*TASK ITEM*
Would you reproduce exactly the lines below from the one holding "u_core.bus.overrun 1, u_core.bus.done" through the one holding "gates cloned: 13 / 15", inclusive, and no others?

*DATASET CONTENT*

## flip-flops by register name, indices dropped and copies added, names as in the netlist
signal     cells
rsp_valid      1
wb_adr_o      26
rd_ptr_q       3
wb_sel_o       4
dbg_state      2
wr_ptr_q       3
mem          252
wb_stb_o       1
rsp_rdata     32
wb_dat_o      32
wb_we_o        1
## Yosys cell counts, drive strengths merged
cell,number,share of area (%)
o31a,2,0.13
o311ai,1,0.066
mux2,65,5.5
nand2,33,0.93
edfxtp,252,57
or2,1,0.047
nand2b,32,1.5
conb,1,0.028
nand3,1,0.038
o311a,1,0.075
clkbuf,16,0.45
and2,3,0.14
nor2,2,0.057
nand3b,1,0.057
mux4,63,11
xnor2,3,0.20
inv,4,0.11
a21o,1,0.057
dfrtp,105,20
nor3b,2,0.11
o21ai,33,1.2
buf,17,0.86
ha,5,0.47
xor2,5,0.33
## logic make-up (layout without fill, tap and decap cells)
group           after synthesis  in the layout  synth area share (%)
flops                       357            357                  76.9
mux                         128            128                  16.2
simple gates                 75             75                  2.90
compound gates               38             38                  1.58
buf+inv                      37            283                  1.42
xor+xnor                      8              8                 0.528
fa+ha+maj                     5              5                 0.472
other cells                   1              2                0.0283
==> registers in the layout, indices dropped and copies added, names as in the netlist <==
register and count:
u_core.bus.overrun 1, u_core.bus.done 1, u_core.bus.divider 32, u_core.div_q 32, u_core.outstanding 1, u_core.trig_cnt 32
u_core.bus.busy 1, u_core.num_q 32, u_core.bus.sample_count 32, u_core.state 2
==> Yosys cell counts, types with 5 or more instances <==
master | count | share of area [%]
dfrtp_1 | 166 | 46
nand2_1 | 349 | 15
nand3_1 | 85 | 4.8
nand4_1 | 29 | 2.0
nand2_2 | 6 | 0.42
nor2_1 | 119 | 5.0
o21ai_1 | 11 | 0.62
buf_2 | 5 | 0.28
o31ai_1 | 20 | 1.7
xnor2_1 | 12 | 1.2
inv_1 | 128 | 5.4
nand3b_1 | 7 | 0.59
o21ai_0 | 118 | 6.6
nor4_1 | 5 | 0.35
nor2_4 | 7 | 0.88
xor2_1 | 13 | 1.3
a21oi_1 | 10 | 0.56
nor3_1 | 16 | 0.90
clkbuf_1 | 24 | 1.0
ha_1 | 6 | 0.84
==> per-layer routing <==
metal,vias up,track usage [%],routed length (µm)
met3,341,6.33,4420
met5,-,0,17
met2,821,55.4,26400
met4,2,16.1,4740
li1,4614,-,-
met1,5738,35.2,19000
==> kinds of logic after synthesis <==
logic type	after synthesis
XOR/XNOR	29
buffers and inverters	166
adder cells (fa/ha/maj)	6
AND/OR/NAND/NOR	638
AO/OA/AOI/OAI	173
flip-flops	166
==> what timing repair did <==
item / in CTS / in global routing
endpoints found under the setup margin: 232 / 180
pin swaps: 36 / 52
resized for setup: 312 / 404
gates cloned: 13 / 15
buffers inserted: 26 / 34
--- src/rtl/vga_plot_arbiter.sv ---
// vga_plot_arbiter: round-robin sharing of the vga_adapter pixel port between NREQ producers.
// Define CLEAR_SWEEP_EN to build the full-screen clear sweep; otherwise only arbitration is built.
module vga_plot_arbiter #(
  parameter int NREQ = 3,
  parameter int XW   = 8,
  parameter int YW   = 7,
  parameter int CW   = 3,
  parameter int XMAX = 159,
  parameter int YMAX = 119
) (
  input  logic               CLOCK_50,
  input  logic               reset,
  input  logic [NREQ-1:0]    req_valid,
  input  logic [NREQ*XW-1:0] req_x,
  input  logic [NREQ*YW-1:0] req_y,
  input  logic [NREQ*CW-1:0] req_colour,
  output logic [NREQ-1:0]    req_ready,
  input  logic               clear_req,
  input  logic [CW-1:0]      clear_colour,
  output logic               clear_busy,
  output logic [XW-1:0]      x,
  output logic [YW-1:0]      y,
  output logic [CW-1:0]      colour,
  output logic               plot,
  output logic [1:0]         grant_id
);
`ifdef CLEAR_SWEEP_EN
  localparam bit SW = 1'b1;
`else
  localparam bit SW = 1'b0;
`endif
  typedef enum logic {ARB, SWEEP} state_t;
  state_t state, state_n;
  logic [1:0] ptr, win;
  logic [2:0] idx;
  logic found, take_clear, xfer, last, in_range;
  logic [XW-1:0] sx, wx;
  logic [YW-1:0] sy, wy;
  logic [CW-1:0] ccol, wc;
  // Walk from the farthest candidate back to ptr so the nearest valid one wins.
  always_comb begin
    win = '0;
    found = 1'b0;
    idx = '0;
    for (int k = NREQ - 1; k >= 0; k--) begin
      idx = 3'(ptr) + 3'(k);
      idx = (idx >= 3'(NREQ)) ? idx - 3'(NREQ) : idx;
      win = req_valid[idx[1:0]] ? idx[1:0] : win;
      found = found | req_valid[idx[1:0]];
    end
  end
  assign wx = req_x[int'(win)*XW +: XW];
  assign wy = req_y[int'(win)*YW +: YW];
  assign wc = req_colour[int'(win)*CW +: CW];
  assign in_range = (wx <= XW'(XMAX)) && (wy <= YW'(YMAX));
  assign take_clear = SW && state == ARB && clear_req;
  assign xfer = reset && state == ARB && !take_clear && found;
  assign req_ready = xfer ? NREQ'(1) << win : '0;
  assign last = (sx == XW'(XMAX)) && (sy == YW'(YMAX));
  assign clear_busy = state == SWEEP;
  always_comb begin
    state_n = ARB;
    if (SW) state_n = (state == ARB) ? (clear_req ? SWEEP : ARB) : (last ? ARB : SWEEP);
  end
  always_ff @(posedge CLOCK_50) begin
    if (!reset) begin
      state <= ARB;
      ptr <= '0;
      x <= '0;
      y <= '0;
      colour <= '0;
      plot <= 1'b0;
      grant_id <= '0;
      sx <= '0;
      sy <= '0;
      ccol <= '0;
    end else begin
      state <= state_n;
      plot <= 1'b0;
      if (state == SWEEP) begin
        x <= sx;
        y <= sy;
        colour <= ccol;
        plot <= 1'b1;
        sx <= (sx == XW'(XMAX)) ? '0 : sx + 1'b1;
        sy <= (sx != XW'(XMAX)) ? sy : (sy == YW'(YMAX)) ? '0 : sy + 1'b1;
      end else if (take_clear) begin
        ccol <= clear_colour;
        sx <= '0;
        sy <= '0;
      end else if (xfer) begin
        ptr <= (win == 2'(NREQ - 1)) ? 2'd0 : win + 2'd1;
        grant_id <= win;
        plot <= in_range;
        x <= in_range ? wx : x;
        y <= in_range ? wy : y;
        colour <= in_range ? wc : colour;
      end
    end
  end
endmodule

--- config.mk ---
export PLATFORM = sky130hd
export DESIGN_NAME = vga_plot_arbiter
export DESIGN_NICKNAME = d
export VERILOG_FILES = /design/src/rtl/vga_plot_arbiter.sv
export SDC_FILE = /design/constraint.sdc
export NUM_CORES = 1
export LEC_CHECK = 0
export BUFFER_PORTS_ARGS = -buffer_cell sky130_fd_sc_hd__buf_4
export CAP_MARGIN = 20
export CORE_ASPECT_RATIO = 0.6
export CORE_MARGIN = 2
export CORE_UTILIZATION = 44
export CTS_CLUSTER_SIZE = 25
export DETAILED_ROUTE_END_ITERATION = 6
export PLACE_DENSITY = 0.85
export SLEW_MARGIN = 20
export SYNTH_ARGS = -nofsm -noshare
export SYNTH_HDL_FRONTEND = slang
export SYNTH_SLANG_ARGS = --single-unit
--- constraint.sdc ---
create_clock -name CLOCK_50 -period 3.2 [get_ports CLOCK_50]
set_input_delay 0.64 -clock CLOCK_50 [delete_from_list [all_inputs] [get_ports CLOCK_50]]
set_output_delay 0.64 -clock CLOCK_50 [all_outputs]
set_load 0.01 [all_outputs]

*OUTPUT*
u_core.bus.overrun 1, u_core.bus.done 1, u_core.bus.divider 32, u_core.div_q 32, u_core.outstanding 1, u_core.trig_cnt 32
u_core.bus.busy 1, u_core.num_q 32, u_core.bus.sample_count 32, u_core.state 2
==> Yosys cell counts, types with 5 or more instances <==
master | count | share of area [%]
dfrtp_1 | 166 | 46
nand2_1 | 349 | 15
nand3_1 | 85 | 4.8
nand4_1 | 29 | 2.0
nand2_2 | 6 | 0.42
nor2_1 | 119 | 5.0
o21ai_1 | 11 | 0.62
buf_2 | 5 | 0.28
o31ai_1 | 20 | 1.7
xnor2_1 | 12 | 1.2
inv_1 | 128 | 5.4
nand3b_1 | 7 | 0.59
o21ai_0 | 118 | 6.6
nor4_1 | 5 | 0.35
nor2_4 | 7 | 0.88
xor2_1 | 13 | 1.3
a21oi_1 | 10 | 0.56
nor3_1 | 16 | 0.90
clkbuf_1 | 24 | 1.0
ha_1 | 6 | 0.84
==> per-layer routing <==
metal,vias up,track usage [%],routed length (µm)
met3,341,6.33,4420
met5,-,0,17
met2,821,55.4,26400
met4,2,16.1,4740
li1,4614,-,-
met1,5738,35.2,19000
==> kinds of logic after synthesis <==
logic type	after synthesis
XOR/XNOR	29
buffers and inverters	166
adder cells (fa/ha/maj)	6
AND/OR/NAND/NOR	638
AO/OA/AOI/OAI	173
flip-flops	166
==> what timing repair did <==
item / in CTS / in global routing
endpoints found under the setup margin: 232 / 180
pin swaps: 36 / 52
resized for setup: 312 / 404
gates cloned: 13 / 15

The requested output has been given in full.